===== src/eeprom_cell_array.sv =====
// Flip-flop storage of the data EEPROM with per-byte erase and program.
`timescale 1ns/10ps
`default_nettype none

module eeprom_cell_array
  import eeprom_pkg::*;
#(
  parameter int DEPTH = 64,
  parameter int AW = 6
)
(
  input wire logic clk_in,
  input wire logic arst_n_in,
  input wire logic erase_in,
  input wire logic program_in,
  input wire logic [AW-1:0] addr_in,
  input wire logic [7:0] data_in,
  input wire logic [AW-1:0] rd_addr_in,
  output logic [7:0] rd_data_out
);

  // =====================================================================
  // Storage
  // =====================================================================
  // One byte per location; content after power-up is the erased value.
  logic [7:0] cell_q [DEPTH];

  // Programming can only clear bits, so a program without an erase just ANDs.
  always_ff @(posedge clk_in or negedge arst_n_in)
  begin
    if (!arst_n_in)
    begin
      for (int i = 0; i < DEPTH; i++)
      begin
        cell_q[i] <= `EE_BYTE_ERASED;
      end
    end
    else if (erase_in && program_in)
    begin
      // Combined erase and program loads the byte outright.
      cell_q[addr_in] <= data_in;
    end
    else if (erase_in)
    begin
      cell_q[addr_in] <= `EE_BYTE_ERASED;
    end
    else if (program_in)
    begin
      cell_q[addr_in] <= cell_q[addr_in] & data_in;
    end
  end

  // Asynchronous read port; the user registers the result.
  assign rd_data_out = cell_q[rd_addr_in];

endmodule // eeprom_cell_array

`default_nettype wire


===== src/eeprom_access_ctrl.sv =====
// Data EEPROM access control: indirect registers, self-timed byte write and programmer gate.
//
// Summary of operation
// [RULE1] Core reads and writes EEPROM during normal operation.
// [RULE2] Array reached only through address, data, control registers.
// [RULE3] Data register holds the byte read or written.
// [RULE4] Sixty-four bytes, addresses zero to 3Fh.
// [RULE5] Eight-bit address; upper two bits must be zero.
// [RULE6] Write erases the byte first, then programs.
// [RULE7] Internal timer governs write; hardware signals completion.
// [RULE8] Protected: core keeps access, programmer is refused.
// [RULE9] Done flag bit 4 set on finish, software clears.
// [RULE10] Abort flag bit 3 set when reset cuts write.
// [RULE11] Bit 1 starts write; hardware clears; zero ignored.
// [RULE12] Bit 0 fetches byte in one cycle, self-clearing.
// [RULE13] ROM variant: config bit 7 zero protects data.
// [RULE14] Write start ignored unless permit bit 2 set.
// [RULE15] Control bits 7 to 5 read zero, ignore writes.
`timescale 1ns/10ps
`default_nettype none
`include "eeprom_regs.svh"

module eeprom_access_ctrl
  import eeprom_pkg::*;
#(
  parameter bit ROM_VARIANT = 1'b0,
  parameter int CNT_W = 24,
  parameter int ERASE_CYCLES = (`EE_ERASE_TIME_US * 1000) / `EE_CLK_PERIOD_NS,
  parameter int PROG_CYCLES = (`EE_PROG_TIME_US * 1000) / `EE_CLK_PERIOD_NS
)
(
  input wire logic CORE_CLK_IN,
  input wire logic ARST_N_IN,
  input wire logic MASTER_CLEAR_RESET_IN,
  input wire logic WATCHDOG_TIMER_RESET_IN,
  input wire logic [7:0] SFR_ADDR_IN,
  input wire logic SFR_WR_IN,
  input wire logic [7:0] SFR_WDATA_IN,
  output logic [7:0] SFR_RDATA_OUT,
  input wire logic CODE_PROTECT_IN,
  input wire logic DATA_PROTECT_BIT_IN,
  input wire logic PROG_MODE_IN,
  input wire logic [5:0] PROG_ADDR_IN,
  input wire logic PROG_RD_IN,
  input wire logic PROG_WR_IN,
  input wire logic [7:0] PROG_WDATA_IN,
  output logic [7:0] PROG_RDATA_OUT,
  output logic PROG_DENIED_OUT,
  output logic WRITE_BUSY_OUT
);

  // =====================================================================
  // Declarations
  // =====================================================================
  wr_state_e state_q; // Write sequencer state.
  logic [CNT_W-1:0] cnt_q; // Phase timer, counts down to zero.
  logic [7:0] eeprom_address_reg_q; // Software address register.
  logic [7:0] eeprom_data_reg_q; // Software data register.
  logic [7:0] wr_addr_q; // Address latched at write start.
  logic [7:0] wr_data_q; // Data latched at write start.
  logic rd_q; // Read-start bit.
  logic wr_q; // Write-start bit, doubles as busy.
  logic write_permit_q; // Write-permit bit.
  logic write_abort_flag_q; // Sticky abort flag.
  logic write_done_flag_q; // Sticky completion flag.
  logic core_rst; // Master-clear or watchdog reset in normal operation.
  logic ctrl_wr; // Software write to the control register.
  logic start_wr; // A permitted write request.
  logic erase_end; // Last cycle of the erase phase.
  logic write_end; // Last cycle of the program phase.
  logic protected_data; // Programmer must be kept out.
  logic prog_ok; // Programmer access allowed this cycle.
  logic arr_erase; // Array erase strobe.
  logic arr_program; // Array program strobe.
  logic [5:0] arr_addr; // Array write address.
  logic [7:0] arr_wdata; // Array write data.
  logic [5:0] arr_raddr; // Array read address.
  logic [7:0] arr_rdata; // Array read data.
  logic [7:0] ctrl_view; // Control register as software sees it.

  // =====================================================================
  // Decode
  // =====================================================================
  // The two reset sources act identically on this block.
  assign core_rst = MASTER_CLEAR_RESET_IN | WATCHDOG_TIMER_RESET_IN;
  assign ctrl_wr = SFR_WR_IN && (SFR_ADDR_IN == `EE_CTRL_OFS);
  // A new write needs the permit bit in the same written value and an idle sequencer.
  assign start_wr = ctrl_wr && SFR_WDATA_IN[`EE_WR_BIT] && SFR_WDATA_IN[`EE_PERMIT_BIT] && !wr_q; // see [RULE14]
  assign erase_end = (state_q == ST_ERASE) && (cnt_q == '0);
  assign write_end = (state_q == ST_PROGRAM) && (cnt_q == '0); // see [RULE7]
  // ROM parts use the data-protect bit (zero protects), flash parts the code-protect strap.
  assign protected_data = ROM_VARIANT ? !DATA_PROTECT_BIT_IN : CODE_PROTECT_IN; // see [RULE13]
  // The programmer is also held off while a core write is in flight.
  assign prog_ok = PROG_MODE_IN && !protected_data && !wr_q; // see [RULE8]
  assign ctrl_view = {`EE_CTRL_UNUSED, write_done_flag_q, write_abort_flag_q, write_permit_q, wr_q, rd_q}; // see [RULE15]

  // =====================================================================
  // Array access steering
  // =====================================================================
  // Core writes go erase then program; out-of-space writes touch nothing.
  always_comb
  begin
    arr_erase = 1'b0;
    arr_program = 1'b0;
    arr_addr = wr_addr_q[5:0];
    arr_wdata = wr_data_q;
    if (wr_q)
    begin
      arr_erase = erase_end && addr_in_space(wr_addr_q); // see [RULE6] [RULE5]
      arr_program = write_end && addr_in_space(wr_addr_q); // see [RULE6] [RULE4]
    end
    else if (prog_ok && PROG_WR_IN)
    begin
      // The programmer loads a byte in one cycle.
      arr_erase = 1'b1;
      arr_program = 1'b1;
      arr_addr = PROG_ADDR_IN;
      arr_wdata = PROG_WDATA_IN;
    end
  end

  // A due core read owns the read port, so a programmer address never leaks into the data register.
  assign arr_raddr = (prog_ok && !rd_q) ? PROG_ADDR_IN : eeprom_address_reg_q[5:0]; // see [RULE8]

  eeprom_cell_array #(
    .DEPTH(64),
    .AW(6)
  ) u_cells (
    .clk_in(CORE_CLK_IN),
    .arst_n_in(ARST_N_IN),
    .erase_in(arr_erase),
    .program_in(arr_program),
    .addr_in(arr_addr),
    .data_in(arr_wdata),
    .rd_addr_in(arr_raddr),
    .rd_data_out(arr_rdata)
  );

  // =====================================================================
  // Write sequencer and timer
  // =====================================================================
  // Each phase runs for its own cycle count; a core reset drops the write at once.
  always_ff @(posedge CORE_CLK_IN or negedge ARST_N_IN)
  begin
    if (!ARST_N_IN)
    begin
      state_q <= ST_IDLE;
      cnt_q <= '0;
    end
    else if (core_rst)
    begin
      state_q <= ST_IDLE; // see [RULE10]
      cnt_q <= '0;
    end
    else
    begin
      unique case (state_q)
        ST_IDLE:
        begin
          if (start_wr)
          begin
            state_q <= ST_ERASE; // see [RULE11]
            cnt_q <= CNT_W'(ERASE_CYCLES - 1);
          end
        end
        ST_ERASE:
        begin
          if (erase_end)
          begin
            state_q <= ST_PROGRAM; // see [RULE6]
            cnt_q <= CNT_W'(PROG_CYCLES - 1);
          end
          else
          begin
            cnt_q <= cnt_q - CNT_W'(1);
          end
        end
        ST_PROGRAM:
        begin
          if (write_end)
          begin
            state_q <= ST_IDLE; // see [RULE7]
          end
          else
          begin
            cnt_q <= cnt_q - CNT_W'(1);
          end
        end
        default:
        begin
          // The spare code returns to idle rather than lock the block.
          state_q <= ST_IDLE;
          cnt_q <= '0;
        end
      endcase
    end
  end

  // Address and data are frozen at the start so software may reuse the registers.
  always_ff @(posedge CORE_CLK_IN or negedge ARST_N_IN)
  begin
    if (!ARST_N_IN)
    begin
      wr_addr_q <= `EE_BYTE_ZERO;
      wr_data_q <= `EE_BYTE_ZERO;
    end
    else if (start_wr)
    begin
      wr_addr_q <= eeprom_address_reg_q;
      wr_data_q <= eeprom_data_reg_q; // see [RULE3]
    end
  end

  // =====================================================================
  // Control register bits
  // =====================================================================
  // Start bits are settable only: a written zero leaves them alone.
  always_ff @(posedge CORE_CLK_IN or negedge ARST_N_IN)
  begin
    if (!ARST_N_IN)
    begin
      wr_q <= 1'b0;
      rd_q <= 1'b0;
      write_permit_q <= 1'b0;
    end
    else if (core_rst)
    begin
      wr_q <= 1'b0;
      rd_q <= 1'b0;
      write_permit_q <= 1'b0;
    end
    else
    begin
      if (start_wr)
      begin
        wr_q <= 1'b1; // see [RULE11] [RULE14]
      end
      else if (write_end)
      begin
        wr_q <= 1'b0; // see [RULE11]
      end
      // A read is not started while a write owns the array.
      if (rd_q)
      begin
        rd_q <= 1'b0; // see [RULE12]
      end
      else if (ctrl_wr && SFR_WDATA_IN[`EE_RD_BIT] && !wr_q)
      begin
        rd_q <= 1'b1; // see [RULE12]
      end
      if (ctrl_wr)
      begin
        write_permit_q <= SFR_WDATA_IN[`EE_PERMIT_BIT];
      end
    end
  end

  // Flags: a hardware event in the same cycle as a software clear wins.
  always_ff @(posedge CORE_CLK_IN or negedge ARST_N_IN)
  begin
    if (!ARST_N_IN)
    begin
      write_done_flag_q <= 1'b0;
      write_abort_flag_q <= 1'b0;
    end
    else if (core_rst)
    begin
      write_done_flag_q <= 1'b0;
      write_abort_flag_q <= write_abort_flag_q | wr_q; // see [RULE10]
    end
    else if (write_end)
    begin
      write_done_flag_q <= 1'b1; // see [RULE9]
      write_abort_flag_q <= 1'b0; // see [RULE10]
    end
    else if (ctrl_wr)
    begin
      write_done_flag_q <= SFR_WDATA_IN[`EE_DONE_BIT]; // see [RULE9]
      write_abort_flag_q <= SFR_WDATA_IN[`EE_ABORT_BIT];
    end
  end

  // =====================================================================
  // Address and data registers
  // =====================================================================
  // These keep their value over a core reset, like the array itself.
  always_ff @(posedge CORE_CLK_IN or negedge ARST_N_IN)
  begin
    if (!ARST_N_IN)
    begin
      eeprom_address_reg_q <= `EE_BYTE_ZERO;
    end
    else if (SFR_WR_IN && (SFR_ADDR_IN == `EE_ADDR_OFS))
    begin
      eeprom_address_reg_q <= SFR_WDATA_IN; // see [RULE5]
    end
  end

  // A completing read outranks a software write in the same cycle.
  always_ff @(posedge CORE_CLK_IN or negedge ARST_N_IN)
  begin
    if (!ARST_N_IN)
    begin
      eeprom_data_reg_q <= `EE_BYTE_ZERO;
    end
    else if (rd_q)
    begin
      // Outside the implemented space nothing answers, so zero is returned.
      eeprom_data_reg_q <= addr_in_space(eeprom_address_reg_q) ? arr_rdata : `EE_BYTE_ZERO; // see [RULE12] [RULE5]
    end
    else if (SFR_WR_IN && (SFR_ADDR_IN == `EE_DATA_OFS))
    begin
      eeprom_data_reg_q <= SFR_WDATA_IN; // see [RULE3]
    end
  end

  // =====================================================================
  // Read-back and outputs
  // =====================================================================
  // Read data is registered, valid the cycle after the address; the auxiliary register reads zero.
  always_ff @(posedge CORE_CLK_IN or negedge ARST_N_IN)
  begin
    if (!ARST_N_IN)
    begin
      SFR_RDATA_OUT <= `EE_BYTE_ZERO;
    end
    else
    begin
      unique case (SFR_ADDR_IN)
        `EE_DATA_OFS: SFR_RDATA_OUT <= eeprom_data_reg_q; // see [RULE2]
        `EE_ADDR_OFS: SFR_RDATA_OUT <= eeprom_address_reg_q;
        `EE_CTRL_OFS: SFR_RDATA_OUT <= ctrl_view; // see [RULE15]
        default: SFR_RDATA_OUT <= `EE_BYTE_ZERO;
      endcase
    end
  end

  // The programmer sees zero and a denial flag whenever data is protected.
  always_ff @(posedge CORE_CLK_IN or negedge ARST_N_IN)
  begin
    if (!ARST_N_IN)
    begin
      PROG_RDATA_OUT <= `EE_BYTE_ZERO;
      PROG_DENIED_OUT <= 1'b0;
      WRITE_BUSY_OUT <= 1'b0;
    end
    else
    begin
      PROG_RDATA_OUT <= (prog_ok && PROG_RD_IN && !rd_q) ? arr_rdata : `EE_BYTE_ZERO; // see [RULE8]
      PROG_DENIED_OUT <= PROG_MODE_IN && protected_data; // see [RULE8]
      WRITE_BUSY_OUT <= wr_q | start_wr; // see [RULE1]
    end
  end
endmodule // eeprom_access_ctrl

`default_nettype wire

══════════

• **Task details**
Looking at the entries above, copy out every line in which "this" occurs.

• **Written response**
  logic prog_ok; // Programmer access allowed this cycle.
  // The two reset sources act identically on this block.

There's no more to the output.